# Assignment
Within the records below, find each line with the word "addresses" and copy it out.

Stored items
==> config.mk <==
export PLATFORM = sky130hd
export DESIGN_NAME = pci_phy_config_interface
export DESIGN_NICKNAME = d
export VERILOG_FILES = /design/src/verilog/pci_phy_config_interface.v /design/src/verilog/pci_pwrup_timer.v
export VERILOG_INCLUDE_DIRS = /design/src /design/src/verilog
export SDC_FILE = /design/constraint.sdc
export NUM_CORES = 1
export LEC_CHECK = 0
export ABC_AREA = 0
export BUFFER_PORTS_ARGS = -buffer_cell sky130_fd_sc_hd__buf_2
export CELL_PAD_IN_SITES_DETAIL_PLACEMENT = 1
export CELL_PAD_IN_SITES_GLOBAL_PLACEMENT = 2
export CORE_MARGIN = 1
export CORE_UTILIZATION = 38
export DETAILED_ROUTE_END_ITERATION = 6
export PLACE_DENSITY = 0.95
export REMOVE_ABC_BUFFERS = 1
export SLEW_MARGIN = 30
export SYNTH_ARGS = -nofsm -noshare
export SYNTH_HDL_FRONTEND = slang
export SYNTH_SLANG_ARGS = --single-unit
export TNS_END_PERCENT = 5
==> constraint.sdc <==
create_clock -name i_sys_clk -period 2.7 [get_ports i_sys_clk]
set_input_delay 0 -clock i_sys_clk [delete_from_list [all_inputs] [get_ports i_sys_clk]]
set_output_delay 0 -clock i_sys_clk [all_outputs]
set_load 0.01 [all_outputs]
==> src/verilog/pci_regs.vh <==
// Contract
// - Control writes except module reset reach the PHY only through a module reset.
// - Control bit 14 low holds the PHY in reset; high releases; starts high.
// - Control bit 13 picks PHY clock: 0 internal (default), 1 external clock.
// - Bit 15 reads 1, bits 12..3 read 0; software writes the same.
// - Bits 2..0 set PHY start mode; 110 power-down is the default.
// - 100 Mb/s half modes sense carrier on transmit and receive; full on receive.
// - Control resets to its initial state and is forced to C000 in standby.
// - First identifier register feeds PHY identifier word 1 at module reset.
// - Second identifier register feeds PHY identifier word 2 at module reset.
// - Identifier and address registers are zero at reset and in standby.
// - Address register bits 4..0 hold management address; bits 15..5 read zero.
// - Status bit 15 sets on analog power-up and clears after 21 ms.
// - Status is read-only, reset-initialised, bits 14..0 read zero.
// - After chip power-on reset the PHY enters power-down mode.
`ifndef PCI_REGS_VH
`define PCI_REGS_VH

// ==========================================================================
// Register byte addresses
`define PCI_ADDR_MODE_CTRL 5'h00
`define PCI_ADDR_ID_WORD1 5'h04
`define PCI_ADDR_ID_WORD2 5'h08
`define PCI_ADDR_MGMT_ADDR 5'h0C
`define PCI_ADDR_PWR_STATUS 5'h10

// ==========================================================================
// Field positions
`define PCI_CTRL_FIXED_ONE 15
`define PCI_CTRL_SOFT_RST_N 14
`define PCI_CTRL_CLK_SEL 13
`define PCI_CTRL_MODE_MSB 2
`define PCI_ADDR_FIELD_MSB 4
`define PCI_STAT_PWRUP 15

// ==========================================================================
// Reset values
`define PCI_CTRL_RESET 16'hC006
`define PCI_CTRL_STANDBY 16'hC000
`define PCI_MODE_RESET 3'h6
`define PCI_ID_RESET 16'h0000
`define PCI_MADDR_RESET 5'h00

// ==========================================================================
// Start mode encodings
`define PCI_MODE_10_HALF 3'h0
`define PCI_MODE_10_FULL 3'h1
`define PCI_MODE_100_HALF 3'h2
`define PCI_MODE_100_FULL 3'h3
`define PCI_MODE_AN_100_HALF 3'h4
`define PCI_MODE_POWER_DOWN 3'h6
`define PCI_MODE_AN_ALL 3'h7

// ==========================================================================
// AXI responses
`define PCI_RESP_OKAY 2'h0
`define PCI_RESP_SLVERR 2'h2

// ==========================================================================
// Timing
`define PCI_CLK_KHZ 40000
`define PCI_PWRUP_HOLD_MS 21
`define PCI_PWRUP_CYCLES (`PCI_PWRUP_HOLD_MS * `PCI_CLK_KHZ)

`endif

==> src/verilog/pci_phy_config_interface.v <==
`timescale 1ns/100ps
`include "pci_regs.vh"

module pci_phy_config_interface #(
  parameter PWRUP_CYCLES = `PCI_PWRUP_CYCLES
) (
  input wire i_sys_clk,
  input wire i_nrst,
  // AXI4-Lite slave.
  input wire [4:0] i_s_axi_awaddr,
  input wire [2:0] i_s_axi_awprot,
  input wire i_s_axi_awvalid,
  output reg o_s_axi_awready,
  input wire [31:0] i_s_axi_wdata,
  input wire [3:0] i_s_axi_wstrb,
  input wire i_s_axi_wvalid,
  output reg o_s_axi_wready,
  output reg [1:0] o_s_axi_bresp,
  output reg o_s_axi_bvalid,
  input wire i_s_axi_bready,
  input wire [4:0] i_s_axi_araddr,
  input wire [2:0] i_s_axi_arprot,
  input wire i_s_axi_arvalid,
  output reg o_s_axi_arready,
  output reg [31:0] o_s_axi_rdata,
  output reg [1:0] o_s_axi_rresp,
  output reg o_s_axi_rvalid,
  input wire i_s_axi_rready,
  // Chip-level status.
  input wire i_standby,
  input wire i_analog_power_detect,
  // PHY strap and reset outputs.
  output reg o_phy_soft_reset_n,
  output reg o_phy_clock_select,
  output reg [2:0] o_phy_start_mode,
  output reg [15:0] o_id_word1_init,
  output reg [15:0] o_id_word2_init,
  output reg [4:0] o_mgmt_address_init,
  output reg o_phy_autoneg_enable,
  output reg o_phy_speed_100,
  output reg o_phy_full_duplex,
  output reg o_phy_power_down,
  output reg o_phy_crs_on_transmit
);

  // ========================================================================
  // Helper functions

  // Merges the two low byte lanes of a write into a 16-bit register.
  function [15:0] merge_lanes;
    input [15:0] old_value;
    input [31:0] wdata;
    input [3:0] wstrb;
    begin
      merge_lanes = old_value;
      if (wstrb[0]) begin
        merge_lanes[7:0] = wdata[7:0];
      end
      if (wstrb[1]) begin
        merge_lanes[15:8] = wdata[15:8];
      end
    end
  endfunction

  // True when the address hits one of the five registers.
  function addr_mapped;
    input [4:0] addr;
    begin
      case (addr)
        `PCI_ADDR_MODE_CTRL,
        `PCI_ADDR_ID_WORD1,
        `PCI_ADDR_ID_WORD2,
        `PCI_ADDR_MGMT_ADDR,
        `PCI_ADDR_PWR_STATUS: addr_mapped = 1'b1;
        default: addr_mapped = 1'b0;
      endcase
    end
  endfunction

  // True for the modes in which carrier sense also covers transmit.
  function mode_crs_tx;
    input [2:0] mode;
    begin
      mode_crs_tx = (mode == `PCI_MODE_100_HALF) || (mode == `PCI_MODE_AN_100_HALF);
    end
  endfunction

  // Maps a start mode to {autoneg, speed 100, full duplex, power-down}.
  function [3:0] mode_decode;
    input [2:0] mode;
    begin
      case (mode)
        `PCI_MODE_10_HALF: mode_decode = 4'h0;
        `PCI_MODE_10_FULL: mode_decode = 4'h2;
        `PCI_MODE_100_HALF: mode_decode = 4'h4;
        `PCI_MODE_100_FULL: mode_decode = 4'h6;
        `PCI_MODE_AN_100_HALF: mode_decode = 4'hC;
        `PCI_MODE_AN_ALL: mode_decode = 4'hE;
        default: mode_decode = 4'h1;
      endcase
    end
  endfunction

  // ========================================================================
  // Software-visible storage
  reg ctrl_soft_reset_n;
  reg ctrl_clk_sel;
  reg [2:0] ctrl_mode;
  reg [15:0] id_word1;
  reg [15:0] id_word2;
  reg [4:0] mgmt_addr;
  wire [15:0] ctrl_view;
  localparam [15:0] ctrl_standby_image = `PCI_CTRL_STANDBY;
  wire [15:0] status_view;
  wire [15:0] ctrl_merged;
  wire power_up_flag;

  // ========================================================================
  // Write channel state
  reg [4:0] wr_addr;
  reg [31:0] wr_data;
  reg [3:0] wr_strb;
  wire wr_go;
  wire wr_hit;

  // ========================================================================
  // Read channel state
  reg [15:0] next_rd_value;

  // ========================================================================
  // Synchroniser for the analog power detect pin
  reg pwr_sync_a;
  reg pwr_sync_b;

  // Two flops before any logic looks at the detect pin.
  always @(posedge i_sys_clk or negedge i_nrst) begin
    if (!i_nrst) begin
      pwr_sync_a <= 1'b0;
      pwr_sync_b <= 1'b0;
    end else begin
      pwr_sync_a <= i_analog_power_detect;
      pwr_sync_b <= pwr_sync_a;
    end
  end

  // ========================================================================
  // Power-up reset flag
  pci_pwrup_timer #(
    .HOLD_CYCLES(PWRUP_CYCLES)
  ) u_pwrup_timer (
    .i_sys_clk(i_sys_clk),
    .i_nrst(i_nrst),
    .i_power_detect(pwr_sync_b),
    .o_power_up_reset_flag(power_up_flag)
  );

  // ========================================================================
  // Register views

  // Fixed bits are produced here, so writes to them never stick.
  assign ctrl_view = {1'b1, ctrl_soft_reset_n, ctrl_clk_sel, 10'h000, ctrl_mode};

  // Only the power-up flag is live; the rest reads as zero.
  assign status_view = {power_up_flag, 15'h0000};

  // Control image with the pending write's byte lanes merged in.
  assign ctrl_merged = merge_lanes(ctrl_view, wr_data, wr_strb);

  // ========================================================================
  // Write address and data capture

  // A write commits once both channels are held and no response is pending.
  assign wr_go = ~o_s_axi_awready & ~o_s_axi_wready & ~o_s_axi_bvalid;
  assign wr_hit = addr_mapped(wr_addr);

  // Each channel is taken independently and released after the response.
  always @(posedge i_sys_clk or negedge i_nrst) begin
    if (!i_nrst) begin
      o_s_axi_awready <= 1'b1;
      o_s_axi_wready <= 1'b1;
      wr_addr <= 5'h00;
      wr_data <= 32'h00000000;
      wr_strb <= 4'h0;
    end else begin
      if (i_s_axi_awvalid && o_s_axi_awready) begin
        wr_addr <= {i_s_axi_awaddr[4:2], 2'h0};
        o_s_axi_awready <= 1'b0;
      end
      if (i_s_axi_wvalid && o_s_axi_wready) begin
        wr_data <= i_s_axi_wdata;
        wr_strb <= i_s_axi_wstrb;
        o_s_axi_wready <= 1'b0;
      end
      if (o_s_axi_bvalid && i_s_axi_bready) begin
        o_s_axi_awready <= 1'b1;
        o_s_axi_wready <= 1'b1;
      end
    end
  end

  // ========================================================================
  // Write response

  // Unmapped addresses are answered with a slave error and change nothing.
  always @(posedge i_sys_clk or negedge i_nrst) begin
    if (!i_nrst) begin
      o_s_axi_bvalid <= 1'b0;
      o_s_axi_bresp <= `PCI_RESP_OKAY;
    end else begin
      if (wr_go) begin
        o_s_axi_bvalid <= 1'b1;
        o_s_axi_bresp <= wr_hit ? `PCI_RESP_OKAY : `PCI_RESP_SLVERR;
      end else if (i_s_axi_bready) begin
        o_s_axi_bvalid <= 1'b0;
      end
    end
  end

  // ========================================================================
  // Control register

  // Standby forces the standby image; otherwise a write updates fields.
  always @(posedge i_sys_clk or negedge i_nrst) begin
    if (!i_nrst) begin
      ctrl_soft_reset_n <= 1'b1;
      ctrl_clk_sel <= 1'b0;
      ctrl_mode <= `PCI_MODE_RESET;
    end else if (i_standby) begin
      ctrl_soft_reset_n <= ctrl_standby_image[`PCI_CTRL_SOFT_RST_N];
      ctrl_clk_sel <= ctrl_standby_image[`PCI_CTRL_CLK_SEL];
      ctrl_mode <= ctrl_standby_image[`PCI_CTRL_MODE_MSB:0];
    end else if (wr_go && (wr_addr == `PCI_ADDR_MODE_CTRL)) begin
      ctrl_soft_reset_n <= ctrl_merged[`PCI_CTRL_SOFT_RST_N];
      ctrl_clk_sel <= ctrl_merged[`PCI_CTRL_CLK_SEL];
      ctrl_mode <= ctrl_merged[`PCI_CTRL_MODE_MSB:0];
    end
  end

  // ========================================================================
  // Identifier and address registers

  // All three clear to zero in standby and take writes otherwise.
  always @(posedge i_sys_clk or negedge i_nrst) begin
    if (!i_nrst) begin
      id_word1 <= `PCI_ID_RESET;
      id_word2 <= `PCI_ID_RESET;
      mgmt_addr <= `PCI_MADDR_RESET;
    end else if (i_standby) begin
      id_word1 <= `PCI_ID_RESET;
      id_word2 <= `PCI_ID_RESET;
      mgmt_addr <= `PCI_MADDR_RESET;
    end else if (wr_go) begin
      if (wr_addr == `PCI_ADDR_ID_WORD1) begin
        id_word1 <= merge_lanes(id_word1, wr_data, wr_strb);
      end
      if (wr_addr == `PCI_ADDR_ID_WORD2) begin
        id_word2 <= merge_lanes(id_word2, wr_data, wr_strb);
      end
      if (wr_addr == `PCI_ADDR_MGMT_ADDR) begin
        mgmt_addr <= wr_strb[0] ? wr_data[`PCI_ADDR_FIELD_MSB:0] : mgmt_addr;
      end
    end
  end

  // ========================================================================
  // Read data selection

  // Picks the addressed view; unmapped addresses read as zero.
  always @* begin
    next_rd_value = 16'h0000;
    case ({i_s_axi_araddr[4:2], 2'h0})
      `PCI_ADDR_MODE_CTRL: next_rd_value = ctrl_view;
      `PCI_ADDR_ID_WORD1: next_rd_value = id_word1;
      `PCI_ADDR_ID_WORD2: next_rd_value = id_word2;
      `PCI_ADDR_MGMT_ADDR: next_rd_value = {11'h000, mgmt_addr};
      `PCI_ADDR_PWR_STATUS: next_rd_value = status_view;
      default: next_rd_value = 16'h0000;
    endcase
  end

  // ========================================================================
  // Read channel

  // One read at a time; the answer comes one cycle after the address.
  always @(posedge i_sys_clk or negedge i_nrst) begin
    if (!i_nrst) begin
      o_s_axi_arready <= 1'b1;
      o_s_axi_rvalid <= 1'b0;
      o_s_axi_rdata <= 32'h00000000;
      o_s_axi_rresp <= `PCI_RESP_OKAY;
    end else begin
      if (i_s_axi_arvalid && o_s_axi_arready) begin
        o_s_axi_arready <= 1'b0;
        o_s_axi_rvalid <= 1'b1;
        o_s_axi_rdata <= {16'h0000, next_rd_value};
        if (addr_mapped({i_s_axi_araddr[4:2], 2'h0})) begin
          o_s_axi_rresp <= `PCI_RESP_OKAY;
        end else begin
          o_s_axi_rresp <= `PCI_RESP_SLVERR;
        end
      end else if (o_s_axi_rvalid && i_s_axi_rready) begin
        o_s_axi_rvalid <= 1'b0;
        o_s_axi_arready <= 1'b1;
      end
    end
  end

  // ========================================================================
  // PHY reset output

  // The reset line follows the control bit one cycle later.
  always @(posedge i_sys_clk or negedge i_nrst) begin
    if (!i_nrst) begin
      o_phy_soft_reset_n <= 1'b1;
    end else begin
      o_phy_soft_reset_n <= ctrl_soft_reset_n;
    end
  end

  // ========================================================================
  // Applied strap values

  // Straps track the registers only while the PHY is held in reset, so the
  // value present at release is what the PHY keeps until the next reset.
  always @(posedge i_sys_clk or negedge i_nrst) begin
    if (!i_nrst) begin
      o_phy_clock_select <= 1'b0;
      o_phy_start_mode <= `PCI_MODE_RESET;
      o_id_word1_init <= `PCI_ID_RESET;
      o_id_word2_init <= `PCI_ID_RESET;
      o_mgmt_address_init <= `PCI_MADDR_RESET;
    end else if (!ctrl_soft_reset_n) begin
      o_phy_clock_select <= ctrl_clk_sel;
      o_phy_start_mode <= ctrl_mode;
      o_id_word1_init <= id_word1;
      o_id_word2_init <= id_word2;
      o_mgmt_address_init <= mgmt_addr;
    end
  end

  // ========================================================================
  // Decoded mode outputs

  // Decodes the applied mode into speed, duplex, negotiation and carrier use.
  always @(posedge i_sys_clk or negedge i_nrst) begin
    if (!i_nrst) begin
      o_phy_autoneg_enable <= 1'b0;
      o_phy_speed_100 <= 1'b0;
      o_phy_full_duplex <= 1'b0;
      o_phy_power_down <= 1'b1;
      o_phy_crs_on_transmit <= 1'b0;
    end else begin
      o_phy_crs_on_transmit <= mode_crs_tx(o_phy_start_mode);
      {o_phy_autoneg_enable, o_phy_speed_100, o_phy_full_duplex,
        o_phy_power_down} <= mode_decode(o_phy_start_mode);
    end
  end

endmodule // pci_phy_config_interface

# Task output
// Register byte addresses
  // Unmapped addresses are answered with a slave error and change nothing.
  // Picks the addressed view; unmapped addresses read as zero.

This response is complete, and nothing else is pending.